• SOURCE INFORMATION:
--- START ---

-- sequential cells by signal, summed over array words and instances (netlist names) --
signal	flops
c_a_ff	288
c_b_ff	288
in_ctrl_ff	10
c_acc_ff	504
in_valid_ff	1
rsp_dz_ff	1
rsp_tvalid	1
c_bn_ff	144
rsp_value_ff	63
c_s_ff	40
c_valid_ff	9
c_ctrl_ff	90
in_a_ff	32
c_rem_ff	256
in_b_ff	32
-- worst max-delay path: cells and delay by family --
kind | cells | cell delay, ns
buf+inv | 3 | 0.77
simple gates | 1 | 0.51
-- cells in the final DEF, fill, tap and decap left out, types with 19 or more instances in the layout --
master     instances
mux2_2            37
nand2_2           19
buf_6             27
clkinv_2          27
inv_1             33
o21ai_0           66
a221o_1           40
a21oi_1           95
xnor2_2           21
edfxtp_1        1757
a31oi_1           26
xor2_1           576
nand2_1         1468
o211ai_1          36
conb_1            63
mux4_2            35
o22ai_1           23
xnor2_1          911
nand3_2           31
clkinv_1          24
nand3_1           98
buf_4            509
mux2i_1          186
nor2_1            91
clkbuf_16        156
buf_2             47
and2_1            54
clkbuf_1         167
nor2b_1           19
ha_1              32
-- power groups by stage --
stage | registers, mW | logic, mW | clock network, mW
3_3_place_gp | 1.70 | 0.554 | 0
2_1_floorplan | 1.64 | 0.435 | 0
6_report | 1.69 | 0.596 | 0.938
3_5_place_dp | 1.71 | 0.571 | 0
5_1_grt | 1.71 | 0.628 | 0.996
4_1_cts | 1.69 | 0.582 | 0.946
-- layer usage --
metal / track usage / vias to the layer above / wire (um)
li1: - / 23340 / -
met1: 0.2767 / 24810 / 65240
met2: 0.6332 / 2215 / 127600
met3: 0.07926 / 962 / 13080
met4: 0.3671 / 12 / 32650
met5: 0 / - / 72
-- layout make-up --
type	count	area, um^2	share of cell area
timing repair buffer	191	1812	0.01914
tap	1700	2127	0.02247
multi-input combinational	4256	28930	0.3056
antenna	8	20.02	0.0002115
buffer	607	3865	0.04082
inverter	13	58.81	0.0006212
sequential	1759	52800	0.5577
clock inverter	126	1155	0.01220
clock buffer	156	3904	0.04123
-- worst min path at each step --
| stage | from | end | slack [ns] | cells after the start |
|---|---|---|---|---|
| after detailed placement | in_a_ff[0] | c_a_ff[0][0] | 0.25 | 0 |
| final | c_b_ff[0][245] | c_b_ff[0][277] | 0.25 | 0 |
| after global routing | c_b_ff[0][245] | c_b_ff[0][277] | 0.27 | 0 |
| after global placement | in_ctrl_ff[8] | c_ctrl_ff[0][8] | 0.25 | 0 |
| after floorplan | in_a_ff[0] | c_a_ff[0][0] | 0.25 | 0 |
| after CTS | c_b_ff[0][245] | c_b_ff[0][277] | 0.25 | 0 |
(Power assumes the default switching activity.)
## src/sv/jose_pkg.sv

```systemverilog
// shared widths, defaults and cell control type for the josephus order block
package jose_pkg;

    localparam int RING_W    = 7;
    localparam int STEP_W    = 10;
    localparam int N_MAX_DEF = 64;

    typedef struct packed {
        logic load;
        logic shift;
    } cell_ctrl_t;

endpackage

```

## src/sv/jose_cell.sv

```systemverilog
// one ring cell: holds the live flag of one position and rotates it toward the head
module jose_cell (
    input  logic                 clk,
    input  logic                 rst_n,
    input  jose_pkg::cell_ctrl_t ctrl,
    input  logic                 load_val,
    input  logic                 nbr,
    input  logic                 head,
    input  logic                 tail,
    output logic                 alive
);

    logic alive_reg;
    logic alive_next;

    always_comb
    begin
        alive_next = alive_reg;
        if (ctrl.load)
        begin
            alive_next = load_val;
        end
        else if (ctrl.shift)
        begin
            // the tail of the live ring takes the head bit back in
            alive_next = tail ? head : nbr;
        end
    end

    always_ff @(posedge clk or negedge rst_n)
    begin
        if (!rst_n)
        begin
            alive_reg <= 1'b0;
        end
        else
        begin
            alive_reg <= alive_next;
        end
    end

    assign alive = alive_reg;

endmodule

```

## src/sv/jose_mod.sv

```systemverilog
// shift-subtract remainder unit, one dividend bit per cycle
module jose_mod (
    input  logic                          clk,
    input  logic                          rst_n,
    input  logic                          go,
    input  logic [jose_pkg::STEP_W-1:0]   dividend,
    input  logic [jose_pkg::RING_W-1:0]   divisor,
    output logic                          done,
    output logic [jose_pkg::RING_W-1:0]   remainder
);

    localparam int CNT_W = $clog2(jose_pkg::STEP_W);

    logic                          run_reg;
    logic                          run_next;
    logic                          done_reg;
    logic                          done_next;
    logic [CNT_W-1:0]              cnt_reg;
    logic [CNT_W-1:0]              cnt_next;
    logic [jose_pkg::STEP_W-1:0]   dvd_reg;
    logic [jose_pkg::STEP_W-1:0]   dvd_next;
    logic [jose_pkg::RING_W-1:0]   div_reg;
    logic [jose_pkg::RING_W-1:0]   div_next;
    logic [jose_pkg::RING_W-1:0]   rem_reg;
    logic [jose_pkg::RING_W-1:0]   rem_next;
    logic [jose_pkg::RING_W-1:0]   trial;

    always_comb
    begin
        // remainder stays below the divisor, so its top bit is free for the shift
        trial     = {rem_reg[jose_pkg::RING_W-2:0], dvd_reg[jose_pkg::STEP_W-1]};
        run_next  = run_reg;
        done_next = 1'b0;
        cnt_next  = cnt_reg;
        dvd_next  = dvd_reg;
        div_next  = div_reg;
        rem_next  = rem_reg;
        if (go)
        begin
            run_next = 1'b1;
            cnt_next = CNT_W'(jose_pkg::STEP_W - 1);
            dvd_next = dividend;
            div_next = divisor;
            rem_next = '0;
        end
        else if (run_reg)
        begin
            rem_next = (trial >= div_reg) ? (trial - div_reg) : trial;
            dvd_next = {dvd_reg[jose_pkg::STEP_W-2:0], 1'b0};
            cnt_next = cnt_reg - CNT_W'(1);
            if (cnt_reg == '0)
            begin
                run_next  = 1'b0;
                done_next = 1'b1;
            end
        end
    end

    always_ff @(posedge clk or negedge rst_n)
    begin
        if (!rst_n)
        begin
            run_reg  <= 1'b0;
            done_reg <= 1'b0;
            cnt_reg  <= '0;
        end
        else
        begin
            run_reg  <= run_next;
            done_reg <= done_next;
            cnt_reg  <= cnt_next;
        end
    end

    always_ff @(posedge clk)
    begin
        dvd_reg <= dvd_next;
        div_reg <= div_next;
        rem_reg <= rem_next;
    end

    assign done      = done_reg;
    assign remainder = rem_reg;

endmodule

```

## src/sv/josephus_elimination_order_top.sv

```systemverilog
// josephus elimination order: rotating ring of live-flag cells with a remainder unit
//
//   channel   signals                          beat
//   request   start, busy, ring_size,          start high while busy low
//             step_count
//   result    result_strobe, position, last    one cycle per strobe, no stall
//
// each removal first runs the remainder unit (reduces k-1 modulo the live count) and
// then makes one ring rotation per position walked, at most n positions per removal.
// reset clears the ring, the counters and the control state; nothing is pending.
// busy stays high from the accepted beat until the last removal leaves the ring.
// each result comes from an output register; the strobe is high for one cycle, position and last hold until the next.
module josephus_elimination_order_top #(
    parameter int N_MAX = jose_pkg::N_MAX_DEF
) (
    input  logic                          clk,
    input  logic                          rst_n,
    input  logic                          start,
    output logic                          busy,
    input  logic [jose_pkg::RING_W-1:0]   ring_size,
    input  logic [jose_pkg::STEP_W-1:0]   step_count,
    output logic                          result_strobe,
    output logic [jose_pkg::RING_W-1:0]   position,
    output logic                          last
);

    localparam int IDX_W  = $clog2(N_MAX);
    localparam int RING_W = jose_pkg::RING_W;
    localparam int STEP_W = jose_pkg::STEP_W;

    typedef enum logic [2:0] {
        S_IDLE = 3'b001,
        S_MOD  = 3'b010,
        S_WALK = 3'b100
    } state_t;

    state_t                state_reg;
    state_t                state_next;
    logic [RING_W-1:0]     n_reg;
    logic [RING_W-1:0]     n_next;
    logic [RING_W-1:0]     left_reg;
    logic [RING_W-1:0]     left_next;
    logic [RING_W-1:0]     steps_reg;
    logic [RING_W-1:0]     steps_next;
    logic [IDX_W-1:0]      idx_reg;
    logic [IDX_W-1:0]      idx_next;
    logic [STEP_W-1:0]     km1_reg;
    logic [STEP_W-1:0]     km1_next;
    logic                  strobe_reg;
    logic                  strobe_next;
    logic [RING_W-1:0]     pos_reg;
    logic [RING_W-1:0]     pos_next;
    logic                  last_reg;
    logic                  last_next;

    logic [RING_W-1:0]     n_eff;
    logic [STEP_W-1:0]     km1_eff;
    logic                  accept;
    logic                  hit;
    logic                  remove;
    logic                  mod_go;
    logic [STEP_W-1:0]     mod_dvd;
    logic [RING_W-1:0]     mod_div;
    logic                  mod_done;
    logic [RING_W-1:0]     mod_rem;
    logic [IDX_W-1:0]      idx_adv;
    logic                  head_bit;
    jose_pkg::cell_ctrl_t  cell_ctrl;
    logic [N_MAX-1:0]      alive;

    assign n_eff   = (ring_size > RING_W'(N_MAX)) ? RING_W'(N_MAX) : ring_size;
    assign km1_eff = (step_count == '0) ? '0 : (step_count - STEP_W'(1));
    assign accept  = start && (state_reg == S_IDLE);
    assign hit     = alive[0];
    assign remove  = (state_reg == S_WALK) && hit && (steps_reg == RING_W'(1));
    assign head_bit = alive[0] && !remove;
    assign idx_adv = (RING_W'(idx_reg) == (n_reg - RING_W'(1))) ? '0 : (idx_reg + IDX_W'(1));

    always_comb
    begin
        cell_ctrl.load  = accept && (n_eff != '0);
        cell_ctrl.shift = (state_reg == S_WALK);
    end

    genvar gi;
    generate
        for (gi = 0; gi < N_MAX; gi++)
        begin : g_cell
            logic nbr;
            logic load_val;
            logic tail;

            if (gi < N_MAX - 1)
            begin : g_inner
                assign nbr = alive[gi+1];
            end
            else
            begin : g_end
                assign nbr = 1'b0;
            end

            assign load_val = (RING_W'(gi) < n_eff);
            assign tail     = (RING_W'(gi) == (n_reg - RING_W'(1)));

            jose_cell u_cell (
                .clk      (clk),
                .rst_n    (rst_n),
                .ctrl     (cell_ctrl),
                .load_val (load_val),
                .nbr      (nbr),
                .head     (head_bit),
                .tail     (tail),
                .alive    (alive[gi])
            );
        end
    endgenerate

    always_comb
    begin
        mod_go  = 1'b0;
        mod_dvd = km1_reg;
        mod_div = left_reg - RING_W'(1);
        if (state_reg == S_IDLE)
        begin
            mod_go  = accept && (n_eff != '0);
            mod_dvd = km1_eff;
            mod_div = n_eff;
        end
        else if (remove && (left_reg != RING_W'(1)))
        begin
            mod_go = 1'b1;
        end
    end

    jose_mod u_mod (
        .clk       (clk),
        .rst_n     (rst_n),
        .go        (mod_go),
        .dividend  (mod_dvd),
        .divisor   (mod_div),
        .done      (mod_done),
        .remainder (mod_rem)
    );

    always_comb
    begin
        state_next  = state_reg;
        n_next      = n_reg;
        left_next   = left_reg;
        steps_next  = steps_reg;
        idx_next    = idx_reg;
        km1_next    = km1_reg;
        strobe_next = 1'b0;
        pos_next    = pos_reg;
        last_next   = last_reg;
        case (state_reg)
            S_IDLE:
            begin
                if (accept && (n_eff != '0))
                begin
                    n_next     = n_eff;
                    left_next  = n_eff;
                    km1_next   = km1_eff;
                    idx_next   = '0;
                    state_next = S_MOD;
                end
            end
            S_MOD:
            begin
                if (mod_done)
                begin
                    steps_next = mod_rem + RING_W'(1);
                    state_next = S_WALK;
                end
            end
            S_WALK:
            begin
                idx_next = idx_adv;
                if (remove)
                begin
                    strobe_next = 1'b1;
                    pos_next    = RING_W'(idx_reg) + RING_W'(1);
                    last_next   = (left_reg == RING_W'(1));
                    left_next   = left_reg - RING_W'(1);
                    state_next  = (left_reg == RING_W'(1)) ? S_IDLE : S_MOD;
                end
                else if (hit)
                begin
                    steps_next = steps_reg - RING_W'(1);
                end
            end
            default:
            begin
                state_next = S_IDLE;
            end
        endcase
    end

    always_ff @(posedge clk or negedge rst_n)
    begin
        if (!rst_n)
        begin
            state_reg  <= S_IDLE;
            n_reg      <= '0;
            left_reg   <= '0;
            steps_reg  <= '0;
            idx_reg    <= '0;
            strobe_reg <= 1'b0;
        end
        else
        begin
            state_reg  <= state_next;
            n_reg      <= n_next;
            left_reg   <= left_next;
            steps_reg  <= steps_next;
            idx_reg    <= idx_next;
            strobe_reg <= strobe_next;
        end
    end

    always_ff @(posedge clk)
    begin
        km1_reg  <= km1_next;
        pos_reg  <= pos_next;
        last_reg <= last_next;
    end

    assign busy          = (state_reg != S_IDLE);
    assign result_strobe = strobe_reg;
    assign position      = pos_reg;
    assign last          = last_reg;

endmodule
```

--- END ---

• ASSIGNMENT: Your task is to return each line of the data above that contains the string "usage".

• TASK RESPONSE:
-- layer usage --
metal / track usage / vias to the layer above / wire (um)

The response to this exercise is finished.